Scientific classification
- Kingdom: Animalia
- Phylum: Chordata
- Class: Actinopterygii
- Order: Carangiformes
- Suborder: Centropomoidei
- Family: Sphyraenidae
- Genus: Sphyraena
- Species: S. sphyraena
- Binomial name: Sphyraena sphyraena Linnaeus, 1758
- Synonyms: Esox sphyraena Linnaeus 1758; Esox spet Haüy, 1787; Sphyraena spet (Haüy, 1787); Sphyraena vulgaris Cuvier, 1829; Sphyraena bocagei Osório, 1891;

= Sphyraena sphyraena =

- Authority: Linnaeus, 1758
- Conservation status: LC
- Synonyms: Esox sphyraena Linnaeus 1758, Esox spet Haüy, 1787, Sphyraena spet (Haüy, 1787), Sphyraena vulgaris Cuvier, 1829, Sphyraena bocagei Osório, 1891

Species of fish

Sphyraena sphyraena, also known as the European barracuda or Mediterranean barracuda, is a ray-finned predatory fish of the Mediterranean basin and the warmer waters of the Atlantic Ocean.

==Description==
Sphyraena sphyraena has a long, compressed body with a circular cross-section covered with small, cycloid scales.

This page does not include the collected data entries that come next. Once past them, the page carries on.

--- config.mk ---
export PLATFORM = sky130hd
export DESIGN_NAME = mem_arbiter_flat
export DESIGN_NICKNAME = d
export VERILOG_FILES = /design/src/rtl/mem_arb_pkg.sv /design/src/rtl/mem_arbiter_if.sv /design/src/rtl/mem_arb_pick.sv /design/src/rtl/mem_arbiter.sv /design/src/flat_wrapper.sv
export SDC_FILE = /design/constraint.sdc
export NUM_CORES = 1
export LEC_CHECK = 0
export BUFFER_PORTS_ARGS = -buffer_cell sky130_fd_sc_hd__buf_4
export CELL_PAD_IN_SITES_DETAIL_PLACEMENT = 0
export CELL_PAD_IN_SITES_GLOBAL_PLACEMENT = 1
export CORE_MARGIN = 10
export CORE_UTILIZATION = 28
export DETAILED_ROUTE_END_ITERATION = 8
export PLACE_DENSITY_LB_ADDON = 0.12
export SETUP_SLACK_MARGIN = 0.02
export SLEW_MARGIN = 10
export SYNTH_ARGS = -nofsm -noshare
export SYNTH_HDL_FRONTEND = slang
export SYNTH_SLANG_ARGS = --single-unit
--- constraint.sdc ---
create_clock -name clk -period 1.95 [get_ports clk]
set_input_delay 0.2925 -clock clk [delete_from_list [all_inputs] [get_ports clk]]
set_output_delay 0.2925 -clock clk [all_outputs]
set_load 0.03 [all_outputs]
--- src/rtl/mem_arb_pkg.sv ---
// rtl/mem_arb_pkg.sv - shared constants and region decode for the memory arbiter
package mem_arb_pkg;

    typedef enum logic [1:0] {
        REG_RAM  = 2'd0,
        REG_ROM  = 2'd1,
        REG_MMIO = 2'd2
    } region_t;

    typedef enum logic {
        REQ_FETCH = 1'b0,
        REQ_LSU   = 1'b1
    } req_id_t;

    localparam logic [15:0] RAM_BASE   = 16'h0000;
    localparam logic [15:0] RAM_LAST   = 16'h3FFF;
    localparam logic [15:0] MMIO_BASE  = 16'h4000;
    localparam logic [15:0] MMIO_LAST  = 16'h7FFF;
    localparam logic [15:0] ROM_BASE   = 16'h8000;
    localparam logic [15:0] DPORT_ADDR = 16'h4000;
    localparam logic [15:0] DONE_ADDR  = 16'h4001;

    function automatic region_t decode_region(input logic [15:0] addr);
        if (addr[15:14] == 2'b00)
            return REG_RAM;
        else if (addr[15])
            return REG_ROM;
        else
            return REG_MMIO;
    endfunction

endpackage

--- src/rtl/mem_arbiter_if.sv ---
// rtl/mem_arbiter_if.sv - core request/response channels and system bus of the arbiter
interface mem_arbiter_if;
    logic        f_req_valid;
    logic        f_req_ready;
    logic [15:0] f_addr;
    logic        f_resp_valid;
    logic [7:0]  f_resp_data;

    logic        l_req_valid;
    logic        l_req_ready;
    logic        l_we;
    logic [15:0] l_addr;
    logic [7:0]  l_wdata;
    logic        l_resp_valid;
    logic [7:0]  l_resp_data;

    logic [15:0] mem_addr;
    logic        mem_we;
    logic [7:0]  mem_data_w;
    logic [7:0]  mem_data_r;

    modport slave (
        input  f_req_valid, f_addr, l_req_valid, l_we, l_addr, l_wdata, mem_data_r,
        output f_req_ready, f_resp_valid, f_resp_data,
        output l_req_ready, l_resp_valid, l_resp_data,
        output mem_addr, mem_we, mem_data_w
    );

    modport master (
        output f_req_valid, f_addr, l_req_valid, l_we, l_addr, l_wdata, mem_data_r,
        input  f_req_ready, f_resp_valid, f_resp_data,
        input  l_req_ready, l_resp_valid, l_resp_data,
        input  mem_addr, mem_we, mem_data_w
    );
endinterface

--- src/rtl/mem_arb_pick.sv ---
// rtl/mem_arb_pick.sv - two-way grant; round-robin when MEM_ARB_RR_EN is defined
module mem_arb_pick
    import mem_arb_pkg::*;
(
`ifdef MEM_ARB_RR_EN
    input  req_id_t last_grant,
`endif
    input  logic    f_valid,
    input  logic    l_valid,
    output logic    f_grant,
    output logic    l_grant
);

    always_comb begin
        f_grant = 1'b0;
        l_grant = 1'b0;
`ifdef MEM_ARB_RR_EN
        // On contention, the requester not served last goes next.
        if (f_valid && l_valid) begin
            l_grant = (last_grant == REQ_FETCH);
            f_grant = (last_grant == REQ_LSU);
        end else begin
            l_grant = l_valid;
            f_grant = f_valid;
        end
`else
        l_grant = l_valid;
        f_grant = f_valid && !l_valid;
`endif
    end

endmodule

--- src/rtl/mem_arbiter.sv ---
// rtl/mem_arbiter.sv - fetch/LSU memory bus arbiter with MMIO page (option MEM_ARB_RR_EN)
module mem_arbiter
    import mem_arb_pkg::*;
(
    input  logic          clk,
    input  logic          rst,
    mem_arbiter_if.slave  bus,
    output logic [7:0]    dport_out,
    output logic          dport_write,
    output logic          done
);

    logic        f_grant, l_grant, gnt_any, gnt_we, mmio_wr;
    logic [15:0] gnt_addr, addr_q;
    region_t     gnt_region;

    logic        resp_valid_q, resp_pass_q;
    req_id_t     resp_owner_q;
    logic        f_hit, l_hit;

`ifdef MEM_ARB_RR_EN
    req_id_t last_grant_q;

    always_ff @(posedge clk) begin
        if (rst)
            last_grant_q <= REQ_FETCH;
        else if (gnt_any)
            last_grant_q <= l_grant ? REQ_LSU : REQ_FETCH;
    end
`endif

    // Valids are masked during reset so no grant can occur.
    mem_arb_pick u_pick (
`ifdef MEM_ARB_RR_EN
        .last_grant (last_grant_q),
`endif
        .f_valid    (bus.f_req_valid && !rst),
        .l_valid    (bus.l_req_valid && !rst),
        .f_grant    (f_grant),
        .l_grant    (l_grant)
    );

    assign bus.f_req_ready = f_grant;
    assign bus.l_req_ready = l_grant;

    assign gnt_any    = f_grant || l_grant;
    assign gnt_addr   = l_grant ? bus.l_addr : bus.f_addr;
    assign gnt_we     = l_grant && bus.l_we;
    assign gnt_region = decode_region(gnt_addr);
    assign mmio_wr    = gnt_we && (gnt_region == REG_MMIO);

    assign bus.mem_addr   = gnt_any ? gnt_addr : addr_q;
    assign bus.mem_we     = gnt_we && (gnt_region == REG_RAM);
    assign bus.mem_data_w = gnt_we ? bus.l_wdata : 8'h00;

    always_ff @(posedge clk) begin
        if (rst) begin
            addr_q       <= 16'h0000;
            resp_valid_q <= 1'b0;
            resp_owner_q <= REQ_FETCH;
            resp_pass_q  <= 1'b0;
            dport_out    <= 8'h00;
            dport_write  <= 1'b0;
            done         <= 1'b0;
        end else begin
            if (gnt_any)
                addr_q <= gnt_addr;
            resp_valid_q <= gnt_any;
            resp_owner_q <= l_grant ? REQ_LSU : REQ_FETCH;
            resp_pass_q  <= gnt_any && !gnt_we && (gnt_region != REG_MMIO);
            dport_write  <= mmio_wr && (gnt_addr == DPORT_ADDR);
            if (mmio_wr && (gnt_addr == DPORT_ADDR))
                dport_out <= bus.l_wdata;
            if (mmio_wr && (gnt_addr == DONE_ADDR))
                done <= 1'b1;
        end
    end

    // A reset arriving while a response is due kills it in that same cycle.
    assign f_hit = resp_valid_q && !rst && (resp_owner_q == REQ_FETCH);
    assign l_hit = resp_valid_q && !rst && (resp_owner_q == REQ_LSU);

    assign bus.f_resp_valid = f_hit;
    assign bus.l_resp_valid = l_hit;
    assign bus.f_resp_data  = (f_hit && resp_pass_q) ? bus.mem_data_r : 8'h00;
    assign bus.l_resp_data  = (l_hit && resp_pass_q) ? bus.mem_data_r : 8'h00;

endmodule

--- src/flat_wrapper.sv ---
// flat-port wrapper written by rule: the top's interface ports become plain ports
module mem_arbiter_flat import mem_arb_pkg::*;
  (clk, rst, dport_out, dport_write, done, bus_f_req_valid, bus_f_addr, bus_l_req_valid, bus_l_we, bus_l_addr, bus_l_wdata, bus_mem_data_r, bus_f_req_ready, bus_f_resp_valid, bus_f_resp_data, bus_l_req_ready, bus_l_resp_valid, bus_l_resp_data, bus_mem_addr, bus_mem_we, bus_mem_data_w);
  mem_arbiter_if bus_i ();
  input  logic clk;
  input  logic rst;
  output logic [7:0] dport_out;
  output logic dport_write;
  output logic done;
  input wire logic [$bits(bus_i.f_req_valid)-1:0] bus_f_req_valid;
  input wire logic [$bits(bus_i.f_addr)-1:0] bus_f_addr;
  input wire logic [$bits(bus_i.l_req_valid)-1:0] bus_l_req_valid;
  input wire logic [$bits(bus_i.l_we)-1:0] bus_l_we;
  input wire logic [$bits(bus_i.l_addr)-1:0] bus_l_addr;
  input wire logic [$bits(bus_i.l_wdata)-1:0] bus_l_wdata;
  input wire logic [$bits(bus_i.mem_data_r)-1:0] bus_mem_data_r;
  output wire logic [$bits(bus_i.f_req_ready)-1:0] bus_f_req_ready;
  output wire logic [$bits(bus_i.f_resp_valid)-1:0] bus_f_resp_valid;
  output wire logic [$bits(bus_i.f_resp_data)-1:0] bus_f_resp_data;
  output wire logic [$bits(bus_i.l_req_ready)-1:0] bus_l_req_ready;
  output wire logic [$bits(bus_i.l_resp_valid)-1:0] bus_l_resp_valid;
  output wire logic [$bits(bus_i.l_resp_data)-1:0] bus_l_resp_data;
  output wire logic [$bits(bus_i.mem_addr)-1:0] bus_mem_addr;
  output wire logic [$bits(bus_i.mem_we)-1:0] bus_mem_we;
  output wire logic [$bits(bus_i.mem_data_w)-1:0] bus_mem_data_w;
  assign bus_i.f_req_valid = bus_f_req_valid;
  assign bus_i.f_addr = bus_f_addr;
  assign bus_i.l_req_valid = bus_l_req_valid;
  assign bus_i.l_we = bus_l_we;
  assign bus_i.l_addr = bus_l_addr;
  assign bus_i.l_wdata = bus_l_wdata;
  assign bus_i.mem_data_r = bus_mem_data_r;
  assign bus_f_req_ready = bus_i.f_req_ready;
  assign bus_f_resp_valid = bus_i.f_resp_valid;
  assign bus_f_resp_data = bus_i.f_resp_data;
  assign bus_l_req_ready = bus_i.l_req_ready;
  assign bus_l_resp_valid = bus_i.l_resp_valid;
  assign bus_l_resp_data = bus_i.l_resp_data;
  assign bus_mem_addr = bus_i.mem_addr;
  assign bus_mem_we = bus_i.mem_we;
  assign bus_mem_data_w = bus_i.mem_data_w;
  mem_arbiter u_core (.clk(clk), .rst(rst), .bus(bus_i), .dport_out(dport_out), .dport_write(dport_write), .done(done));
endmodule
======== After elaboration in Yosys (flattened, before gate mapping) ========
Cells that the tools add are included.
storage, ports and cells
  bits in registers ....................... 29
  input port bits ......................... 53
  word-level logic and storage cells ...... 41
operators by class
  eq/ne operators ......................... 4
  muxes and demuxes ....................... 8
  bitwise operators ....................... 1
  reduce and logical (&&, ||, !) cells .... 21
operators by type and width
  operator                                                            count
  16-bit by 15-bit == test with 1-bit output (second input constant)  2
  16-bit two-way mux                                                  2
  8-bit two-way mux                                                   3
  1-bit logical AND                                                   15
  2-bit zero test                                                     2
  2-bit two-way mux                                                   2
  1-bit zero test                                                     3
  2-bit == test (second input constant)                               1
  2-bit != test (second input constant)                               1
  1-bit logical OR                                                    1
  1-bit two-way mux                                                   1
  1-bit inverter                                                      1

======== Longest topological paths before layout ========
  depth after elaboration ................. 8
  depth in mapped cells ................... 7

======== By module ========
A second synthesis with hierarchy kept.
unflattened totals
  cells, all modules ...................... 183
  area, all modules ....................... 1582.8 sq um
by module, submodules not included
  module        times used  cells an instance  area each (sq um)  seq. area each (sq um)
  mem_arbiter   1           181                1561.5             580.6
  mem_arb_pick  1           2                  21.3               0.0

======== Least setup slack after synthesis ========
OpenSTA, ideal clock, no wires.
  path type ............................... in2out
  from .................................... input rst
  to ...................................... output bus_mem_addr[10]
  arrival ................................. 1565 ps
  setup slack ............................. 92 ps
  cell stages on the path ................. 5
  path buffers ............................ 2
  cell sequence ........................... nand2b_4 -> buf_6 -> buf_4 -> mux2i_1 -> o21ai_0
on the way
  longest elaborated chain between the ends .. 6
  elaborated cells between the ends (all ways) .. 8
RTL lines
  what                  RTL line                              source
  from (decl)           flat_wrapper.sv:6                     input logic rst;
  1-bit zero test *     mem_arbiter.sv:37, mem_arbiter.sv:38
  1-bit logical AND     mem_arbiter.sv:38                     .l_valid (bus.l_req_valid && !rst),
  1-bit zero test       mem_arb_pick.sv:28                    f_grant = f_valid && !l_valid;
  1-bit logical AND     mem_arb_pick.sv:28
  1-bit logical OR      mem_arbiter.sv:46                     assign gnt_any = f_grant || l_grant;
  16-bit two-way mux *  -
  to (decl)             flat_wrapper.sv:23                    output wire logic [$bits(bus_i.mem_addr)-1:0] bus_mem_addr;
Mark *: on every way between the ends. The rest lies on a longest branch, timed or not.

======== Worst setup path after layout ========
Ends and elaborated chain as after synthesis.

==> impl_results.md <==
- CTS hold repair buffers: 0
- Bufs on Longest Clock Path: 2
- Critical path class: primary input to output pin
- DRC: 0
- Initial DRC count: between 50 and 60
- First-pass GRT wire length: 8.01 mm
- Hold WC Path Type: primary input to flop
- Max-Cap Viols: 0
- Hold endpoint: u_core.addr_q[3]
- Post-Synthesis Cells: roughly 180
- Share of cells above drive strength 1: 0.441
- Outcome: complete, no violations
- Flop-to-flop setup slack: around 1.2 ns
- TritonCTS Sinks: 29
- Minimum clock period: between 1.5 and 2 ns
- Die Wd: between 90 and 100 um
- Hpwl dp: approximately 4.6 mm
- Synthesized area per cell: slightly below 9 um^2
- PostCTS Resize Cnt: 0
- Pin count of the biggest net entering global routing: 26
- Worst Tran Pin Value: ~0.4 ns
- Final Non-Filler Cells: between 300 and 400
- Top cells by area, synth: dfxtp_1 36%, mux2i_1 15%, and2_1 9.4%
- Reg2reg end: u_core.addr_q[12]
- Max IR drop VDD: ~290 uV
- Layout Nets: about 350
- Post-route cell area: between 2000 and 3000 um^2
- Footprint of the multi-input gates: around 940 um^2
- GPL Wtd Cong: just over 0.8
- Worst-path cell chain: buf_4 -> nand2b_4 -> buf_12 -> mux2i_1 -> o21ai_0 -> buf_4
- Worst Hold Launch: rst
- Final hold viol count: 0
- Distinct cell type count after synthesis: 25
- Sequential Area: roughly 580 um^2
- Std-Cell Rows: 27
- WP data required: approximately 1.7 ns
- Ports: 108
- Synthesized flop and latch total: 29
- Layout Skew: 0 ns
- Most common cell in the netlist: dfxtp_1
- Placement Cell Area: 2540 um^2
- Top cell type's share of synthesized area: 0.364
- Full die area: 9120 um^2
- Worst setup EP type: output pin
- Final WL: ~5.4 mm
- Top fanout value on the critical path: 13
- Vias in the first global route: roughly 1600
- PwrDens: ~590 nW/um^2
- Drt pass-1 iters: 4
- Worst path slowest cell: o21ai_0
- CORE AREA: 5510 um^2
- Fillers: about 590
- Sequential element share of the synthesized area: 0.364
- Total congestion overflow: 0
- RSZ-0062 raised after global routing: no
- Antenna diodes: 0
- Via count: 1596
- Avg WL per Cell: roughly 15 um
- Synth Cell Area: between 1500 and 2000 um^2
- # Post-CTS Setup Buffers: 0
- H-tree depth: 2
- Asr flop ratio synth: 0
- EDFF count, synth: 0
- Most used cell along the critical path: buf_4
- Top_reg_cell synth: dfxtp_1
- P&R area growth vs syn: 65.9%
- Initial antenna violation count: 0
- Net Count, Synth: between 200 and 250
- CP peak stage delay: around 0.23 ns
- WP data arrival: 1.39 ns
- Beginning of the worst register-to-register path: u_core.addr_q[12]
- Worst rel slew slack: 0.726
- Post-synth top area cell: dfxtp_1
- Initial core utilization: 0.290
- Via density: between 4 and 5
- Hold depth: 2
- Port bufs: about 110
- Tot Pwr: between 1.5 and 2 mW
- CTS tree: done
- Hold slack: around 0.21 ns
- Worst r2r path cells: 3
- Fin. max-slew vios: 0
- CTS root buf: clkbuf_8
- Warnings from Yosys: 0
- Final setup TNS: 0 ns
- Die height: 95.5 um
- Pleak: between 1 and 1.5 nW
- Total CTS buffers: 5
- Fmax: ~0.60 GHz
- Synth top cells by count: 29 x dfxtp_1, 24 x and2_1, 24 x mux2i_1
- Setup crit start kind: primary input
- Gr usage total: 0.112
- Final setup vio count: 0
- # placed instances: around 360
- Antenna Nets Post-Route: 0
- Fin crit share: 0.860
- Skew-Pair Late Insertion Delay: 0.27 ns
- Worst-path clk slew: 0.06 ns
## worst max-delay path by stage
| stage | cells past startpoint | from | endpoint |
|---|---|---|---|
| global route | 6 | rst | bus_mem_addr[6] |
| floorplan | 5 | rst | bus_mem_addr[10] |
| detailed placement | 6 | bus_l_addr[10] | u_core.dport_out[5] |
| CTS | 6 | rst | bus_mem_addr[10] |
| finish | 6 | rst | bus_mem_addr[10] |
| global placement | 6 | bus_l_addr[10] | u_core.dport_out[2] |
## sequential cells by signal, indices dropped and copies added, names as in the netlist
register / flops
u_core.resp_valid_q: 1
u_core.addr_q: 16
u_core.resp_owner_q: 1
u_core.dport_write: 1
u_core.resp_pass_q: 1
u_core.done: 1
u_core.dport_out: 8
## cell type report
type                       instances  share of cell area
timing repair buffer             117               0.346
clock inverter                     1             0.00189
clock buffer                       7              0.0364
inverter                           4             0.00567
sequential                        29               0.219
multi-input combinational        139               0.357
tap                               72              0.0340
## worst max-delay path: cells and delay by family
kind                   cells  cell delay, ns
muxes                      1            0.12
and+or+nand+nor            1            0.20
AOI/OAI and AO/OA          1            0.23
buffers and inverters      3            0.52
## report_power, final
part	internal [mW]	switching [mW]
sequential	0.617	0.00708
combinational	0.193	0.211
clock	0.318	0.213
total	1.13	0.431
## logic make-up (layout without fill, tap and decap cells)
group,count (synthesis),count (layout),share of synthesized area
AND/OR/NAND/NOR,92,92,0.336
flip-flops,29,29,0.364
multiplexers,25,25,0.160
AO/OA/AOI/OAI,22,22,0.0933
buffers and inverters,15,129,0.0471
## per-stage QoR
step | util | setup WS (ns)
2_1_floorplan | - | 0.0921
3_5_place_dp | 0.462 | 0.0919
4_1_cts | 0.481 | 0.242
6_report | 0.481 | 0.272
3_3_place_gp | 0.462 | 0.117
5_1_grt | 0.481 | 0.169
## routing by layer
metal,track usage,part of all wire,vias to the layer above
li1,-,-,830
met1,0.130,0.43,699
met2,0.179,0.46,62
met3,0.0550,0.10,5
met4,0.0295,0.0089,0
met5,0,0,-
## cells in the final DEF (no fill, tap or decap)
cell       instances
buf_4            114
nand2_1           19
inv_1              3
clkinv_2           1
o21ai_0           17
o21ba_2            1
o311a_1            1
nor3_1             2
dfxtp_1           29
a2111oi_4          1
nor3b_1            4
buf_12             3
nand3_1            2
and2_1            24
nor2b_1           17
a2111oi_0          1
inv_2              1
o21bai_2           1
nand2b_4           1
nor4_1             3
nand2b_1          16
mux2_4             1
and3b_1            2
nor2_1             2
mux2i_1           24
clkbuf_8           7
Note: power is estimated with default switching activity, not from simulation.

It has a large mouth with an underbite, lined with prominent sharp teeth. It is dark above and silvery below, and in some freshly-caught specimens there is a yellow band parallel to the lateral line. It has 20 or 22 dark transverse bands on the back which do not reach the flanks. The anterior dorsal fin has 5 spiny rays, and the posterior has a single spiny ray and 9 soft rays. It has relatively small pectoral fins, and the pelvic fins are directly below the forwardmost point of the first dorsal fin; The anal fin has a one spiny ray and 9 soft rays. S. sphyraena has scales covering both the anterior and posterior margins of the preoperculum, whereas in Sphyraena viridensis both margins have no scales. They are normally around 30–60 cm in length and weigh 3.6 kg, but there are records of fish 165 cm long and reaching weights of at least 5.6 kg. It is the largest species of barracuda in the Mediterranean.

==Distribution==
In the Eastern Atlantic Sphyraena sphyraena is found from the Bay of Biscay in the north through the Canary Islands and the Azores to Mossamedes, Angola in the south. It is also found throughout the Mediterranean Sea and the Black Sea. It has been found as far north as Cornwall in the United Kingdom.

==Ecology==
Sphyraena sphyraena is normally a pelagic species found high in the water column, but smaller fish often found near bottom of the water column. The main food is other fish but sometimes includes cephalopods and crustaceans. They are a social species and large groups of Sphyraena sphyraena numbering between ten and two hundred have been recorded. Reproduction occurs between May and August and the female can lay up to 300,000 eggs. The copepod Bomolochus unicirrus is known to be an ectoparasite of S. sphyraena.

==Fisheries==
It is caught in some quantities by commercial fisheries and it is an important game fish. A decline in mean size and in the range of sizes caught has been noted in the eastern and southern Mediterranean and this may be an indication of over exploitation. Juvenile S. sphyraena are taken as bycatch in fisheries for small forage fish, such as sardines and anchovies, while the rather sedentary adults are vulnerable to other fishing pressures, including spearfishing.